Obserwuj w Google News

Tusk chce, by kontrolował wybory. Ostra odpowiedź z PiS. "Cyngiel"

2 min. czytania
31.01.2023 14:17
Zareaguj Reakcja

Donald Tusk jest na tyle doświadczonym politykiem, że wie, co mówi i przede wszystkim wysyła sygnał do takiego "betonowego" elektoratu - mówił w rozmowie z Wirtualną Polską Jarosław Krajewski. Zdaniem posła PiS przedstawienie przez Tuska Sławomira Nitrasa jako lidera opozycyjnego ruchu kontroli wyborów zabrzmiało, jakby ten był politycznym "cynglem" Platformy Obywatelskiej.

Donald Tusk
fot. Donald Tusk na spotkaniu w Siedlach, Andrzej Iwanczuk/REPORTER

Sejm przyjął nowelizację Kodeksu wyborczego. Wprowadza ona Centralny Rejestr Wyborców oraz zakłada m.in. zwiększenie dostępu do lokali wyborczych dla mieszkańców małych miejscowości i bezpłatne przewozy dla wyborców w gminach bez publicznego transportu. Według autorów projektu rozwiązania te mają wpłynąć na zwiększenie frekwencji w wyborach.

Z kolei opozycja zwraca uwagę, że władza chce zmienić reguły gry w roku wyborów. O tym mówił m.in. Donald Tusk, który ostrzegał przed możliwymi nadużyciami, a nawet fałszerstwami. Szef PO poinformował też, że jego formacja zamierza zorganizować wielką akcję pilnowania przebiegu wyborów parlamentarnych, którą pokieruje poseł Sławomir Nitras.

Poseł PiS ostro o Nitrasie. "Cyngiel"

Ruch Platformy skomentował w rozmowie z Wirtualną Polską Jarosław Krajewski. Jego zdaniem Tusk, prezentując posła KO w nowej roli, posługiwał się taką retoryką, jakby "nie traktował Nitrasa podmiotowo, ale jak cyngiel". Nie wiadomo jednak dokładnie, czy posłowi PiS chodziło o synonim spustu w broni palnej czy o potoczne określenie wykonawcy poleceń w organizacjach przestępczych.

Redakcja poleca

- Myślę, że była to nieprzypadkowa retoryka. Donald Tusk jest na tyle doświadczonym politykiem, że wie, co mówi i przede wszystkim wysyła sygnał do takiego "betonowego" elektoratu - tłumaczył parlamentarzysta.

Zapewnił przy tym, że on ani jego stronnictwo polityczne nie obawiają się działań opozycji. - Jesteśmy zwolennikami większej transparentności. Jesteśmy konsekwentni i wiarygodni, ponieważ od wielu lat przygotowujemy ruch kontroli wyborów.
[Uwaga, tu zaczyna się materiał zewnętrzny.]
What follows belongs to an exercise in optimizing a design on an open flow for small area; a production flow would make more cautious choices.
At most, simulation tests tie the RTL to the original design; equivalence was not proved.
Power is estimated from default activity; no workload was simulated.

## RandomNumberGenerator
module RandomNumberGenerator(clk, rst, load, key_x, seed_r, seed_g, seed_b, Rout, Gout, Bout, Key_ready);
export LEC_CHECK = 0
export CAP_MARGIN = 20
export CORE_MARGIN = 2
export CORE_UTILIZATION = 40
export SLEW_MARGIN = 20
create_clock -name core_clock -period 10.0 [get_ports {clk}]
standard.sh (not shown) runs the stock make flow with config.mk's settings and CLKGATE_MAP_FILE= SYNTH_SCRIPT=/design/flow/synth_recipe.tcl, a recipe that flattens the netlist after the stock synthesis.
==> flow/flow/run.sh <==
#!/bin/bash
# Standard layout (standard.sh) with changes that keep the registers and what
# is measured:
#  * Yosys's ABC step maps the combinational logic for area
#    (&get -n; &st; &dch; &nf -a; &put) instead of ORFS's speed script;
#    everything else in synthesis is ORFS's own script, unchanged;
#  * after synthesis, flow/netopt.py swaps some cells for smaller cells of the
#    same function (half adders with an unused output, 2:1 muxes as a22o);
#  * the port buffers are the smallest buffer, buf_1;
#  * the clock tree uses clkbuf_4 without dummy loads.
set -euo pipefail
here=$(pwd)
rm -rf "$here/scripts_mod"
cp -r "$FLOW_HOME/scripts" "$here/scripts_mod"
printf '%s\n' '&get -n' '&st' '&dch' '&nf -a' '&put' > "$here/scripts_mod/abc_speed.script"
export SCRIPTS_DIR="$here/scripts_mod"
export BUFFER_PORTS_ARGS="-buffer_cell sky130_fd_sc_hd__buf_1"
export CTS_ARGS="-sink_clustering_enable -repair_clock_nets -dont_use_dummy_load -buf_list sky130_fd_sc_hd__clkbuf_4 -root_buf sky130_fd_sc_hd__clkbuf_4"
res="$here/orfs/results/$FLOW_PLATFORM/RandomNumberGenerator/base"
bash standard.sh synth > standard_synth.log 2>&1
python3 "$here/flow/netopt.py" "$res/1_2_yosys.v" > netopt.log 2>&1
rm -f "$res/1_synth.odb" "$res/1_synth.sdc"
bash standard.sh > standard.log 2>&1
Other scripts of this flow, unchanged in this note and not shown: flow/flow/netopt.py
==> next run, changes <==
--- a/flow/design.v
+++ b/flow/design.v
@@ -1,23 +1,23 @@
 module RandomNumberGenerator(clk, rst, load, key_x, seed_r, seed_g, seed_b, Rout, Gout, Bout, Key_ready);
     input wire clk;
     input wire rst;
     input wire load;                  
     input wire [15:0] key_x;          
     input wire [15:0] seed_r;         
     input wire [15:0] seed_g;
     input wire [15:0] seed_b;
     output reg [7:0] Rout;
     output reg [7:0] Gout;
     output reg [7:0] Bout;
-    output wire Key_ready;
+    output reg Key_ready;
     reg [15:0] Rlfsr;
     reg [15:0] Glfsr;
     reg [15:0] Blfsr;
     reg [1:0] g;
     reg h;
     reg [15:0] x;         
     reg [6:0] zc;         
     wire ph0 = ~g[1] & ~g[0];
     wire ph1 = ~g[1] &  g[0];
     wire ph2 =  g[1] &  g[0];
     wire ph3 =  g[1] & ~g[0];
@@ -108,72 +108,76 @@
     assign T[10] = ~t39[0];
     assign T[11] = ~t43[0];
     assign T[12] = ~t47[0];
     assign T[13] = ~t51[0];
     assign T[14] = ~t55[0];
     assign T[15] = ~t60;
     assign T[16] = ~t64;
     assign T[17] = ~t67;
     assign T[18] = ~t69;
     assign T[19] = ~t68;
     wire zbit =
-        (zc[6] & ~zc[4] & zc[3] & ~zc[1]) |
-        (~zc[6] & zc[5] & ~zc[4] & ~zc[3]) |
-        (zc[5] & zc[4] & zc[2] & ~zc[1]) |
-        (zc[6] & zc[5] & ~zc[2] & ~zc[1]) |
-        (zc[4] & ~zc[3] & ~zc[2] & zc[0]) |
-        (~zc[5] & ~zc[4] & ~zc[3] & ~zc[2] & ~zc[0]) |
-        (zc[4] & zc[3] & zc[2] & zc[1] & zc[0]) |
-        (~zc[6] & zc[5] & zc[3] & ~zc[2] & zc[1]) |
-        (zc[6] & ~zc[5] & zc[3] & zc[1] & ~zc[0]) |
-        (zc[6] & zc[5] & ~zc[3] & zc[2] & ~zc[0]) |
-        (~zc[6] & zc[5] & ~zc[3] & zc[0]) |
-        (~zc[6] & ~zc[4] & zc[3] & ~zc[2] & zc[0]) |
-        (~zc[6] & ~zc[5] & ~zc[3] & ~zc[2] & zc[1] & ~zc[0]);
+        (~zc[6] & zc[2] & ~zc[1]) |
+        (zc[5] & ~zc[4] & zc[1] & zc[0]) |
+        (~zc[5] & ~zc[4] & ~zc[2] & ~zc[0]) |
+        (~zc[5] & zc[4] & zc[2] & ~zc[0]) |
+        (zc[6] & zc[5] & ~zc[3] & zc[2] & zc[1]) |
+        (~zc[6] & ~zc[4] & zc[1]) |
+        (~zc[4] & zc[2] & zc[1] & zc[0]) |
+        (zc[5] & ~zc[4] & ~zc[3] & zc[0]) |
+        (zc[4] & zc[3] & ~zc[2] & zc[1] & ~zc[0]) |
+        (zc[6] & zc[5] & zc[3] & ~zc[2] & ~zc[1]) |
+        (~zc[6] & ~zc[3] & ~zc[1] & ~zc[0]) |
+        (~zc[6] & zc[3] & zc[2] & zc[0]) |
+        (zc[5] & ~zc[4] & ~zc[3] & zc[1]) |
+        (~zc[6] & ~zc[3] & ~zc[2] & zc[1] & zc[0]) |
+        (~zc[5] & zc[4] & ~zc[3] & zc[2] & ~zc[1]);
     wire [15:0] x_new = {T[17], ~T[16:2]};
     wire c = (ph3 & T[17]) | (~ph3 & zbit);
     always @(posedge clk)
         acc <= T[19:4];
     wire nl = ~load;
     wire [15:0] Rl_d = ({16{load}} & seed_r) |
         ({16{nl}} & {Rlfsr[14:0], Rlfsr[15] ^ Rlfsr[13] ^ Rlfsr[12] ^ Rlfsr[10]});
     wire [15:0] Gl_d = ({16{load}} & seed_g) |
         ({16{nl}} & {Glfsr[14:0], Glfsr[15] ^ Glfsr[13] ^ Glfsr[12] ^ Glfsr[10]});
     wire [15:0] Bl_d = ({16{load}} & seed_b) |
         ({16{nl}} & {Blfsr[14:0], Blfsr[15] ^ Blfsr[13] ^ Blfsr[12] ^ Blfsr[10]});
     wire [7:0] Ro_d = {8{nl}} & {Rout[6:0], Rlfsr[15] ^ c};
     wire [7:0] Go_d = {8{nl}} & {Gout[6:0], Glfsr[15] ^ c};
     wire [7:0] Bo_d = {8{nl}} & {Bout[6:0], Blfsr[15] ^ c};
     wire sel_n = nl & ph3;
     wire sel_h = nl & ~ph3;
     wire [15:0] x_d = ({16{load}} & key_x) | ({16{sel_n}} & x_new) | ({16{sel_h}} & x);
-    wire [6:0] zc_step = {zc[5:0], zc[6] ^ zc[5]} ^ ({7{zc == 7'd66}} & 7'd65);
-    wire [6:0] zc_d = ({7{load}} & 7'd98) | ({7{nl & ph0}} & zc_step) | ({7{nl & ~ph0}} & zc);
+    wire [6:0] zc_inc = (zc == 7'd119) ? 7'd41 : zc + 7'd1;
+    wire [6:0] zc_d = ({7{load}} & 7'd40) | ({7{nl & ph0}} & zc_inc) | ({7{nl & ~ph0}} & zc);
     wire [1:0] g_d = {2{nl}} & {g[0], ~g[1]};
     wire h_d = nl & (h ^ ph3);
-    assign Key_ready = ph0 & ~h & (zc != 7'd98);
+    wire kr_d = nl & h & ph3;
     always @(posedge clk or posedge rst) begin
         if (rst) begin
             Rlfsr <= 16'h0001;
             Glfsr <= 16'h0002;
             Blfsr <= 16'h0003;
             x <= 16'h7EF0;
-            zc <= 7'd98;
+            zc <= 7'd40;
             Rout <= 8'b0;
             Gout <= 8'b0;
             Bout <= 8'b0;
+            Key_ready <= 1'b0;
             g <= 2'b00;
             h <= 1'b0;
         end else begin
             Rlfsr <= Rl_d;
             Glfsr <= Gl_d;
             Blfsr <= Bl_d;
             x <= x_d;
             zc <= zc_d;
             Rout <= Ro_d;
             Gout <= Go_d;
             Bout <= Bo_d;
+            Key_ready <= kr_d;
             g <= g_d;
             h <= h_d;
         end
     end
 endmodule
Result:
- first-iteration DRC count increases by 23%
- clock power hardly moves
- wire length increases by 1.8%
- die area increases by 0.68%
- clock-buffer cell count is unchanged
- worst setup slack gets worse by 43 ps
- cell area barely changes
- non-clock buffer count stays the same
- via count increases by 1.4%
Function not checked in the first run of this note: the RTL went through the layout flow alone.

static timing again, ports no longer ideal:
The results above use ideal ports. As a check the final layouts listed here were re-extracted and re-timed, cells and wires unchanged.
Step 1, drivers: a clkbuf_16 drives clk and a buf_2 each remaining input, both assumed.
Step 2, shift: input delay + t, output delay - t, t = (earliest + latest rising clock arrival at the registers) / 2. This alone moves slack from input paths to output paths.
Three values: ideal, step 1, step 2; two values: the first two.
| run | t, ns | setup WS [ns] | worst setup path after step 2 | clock arrival spread, ns | worst slew at a driven data input, ns |
|---|---|---|---|---|---|
| the first run | 0.552 | 0.571 / 0.571 / 0.571 | register to register | 0.040 / 0.040 | 0.05 |
| the second run | 0.542 | 0.528 / 0.528 / 0.528 | register to register | 0.048 / 0.048 | 0.05 |
After both steps setup and hold are still met in every run listed.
Przygotowujemy osoby, które pilnują ich przejrzystości - wyjaśniał.

Polityk PO podsłuchiwany Pegasusem? "Temat zastępczy"

Wspomniany wyżej Nitras przekonywał też niedawno w mediach, że - podobnie jak senator KO Krzysztof Brejza - był inwigilowany Pegasusem. Krajewski zbagatelizował nieco te zarzuty. - Takich informacji nie ma w Komisji ds. Służb Specjalnych. Poseł Szłapka, który jest przedstawicielem klubu parlamentarnego PO w komisji, nie podnosił takiego tematu, dlatego zakładam, że to jest temat zastępczy - stwierdził.

W jego ocenie postawa Nitrasa jest niepoważna, zwłaszcza w kontekście wojny w Ukrainie. - Jeśli ktoś dziś mówi coś takiego i atakuje polskie służby specjalne, to uderza w podwaliny państwa - podkreślił.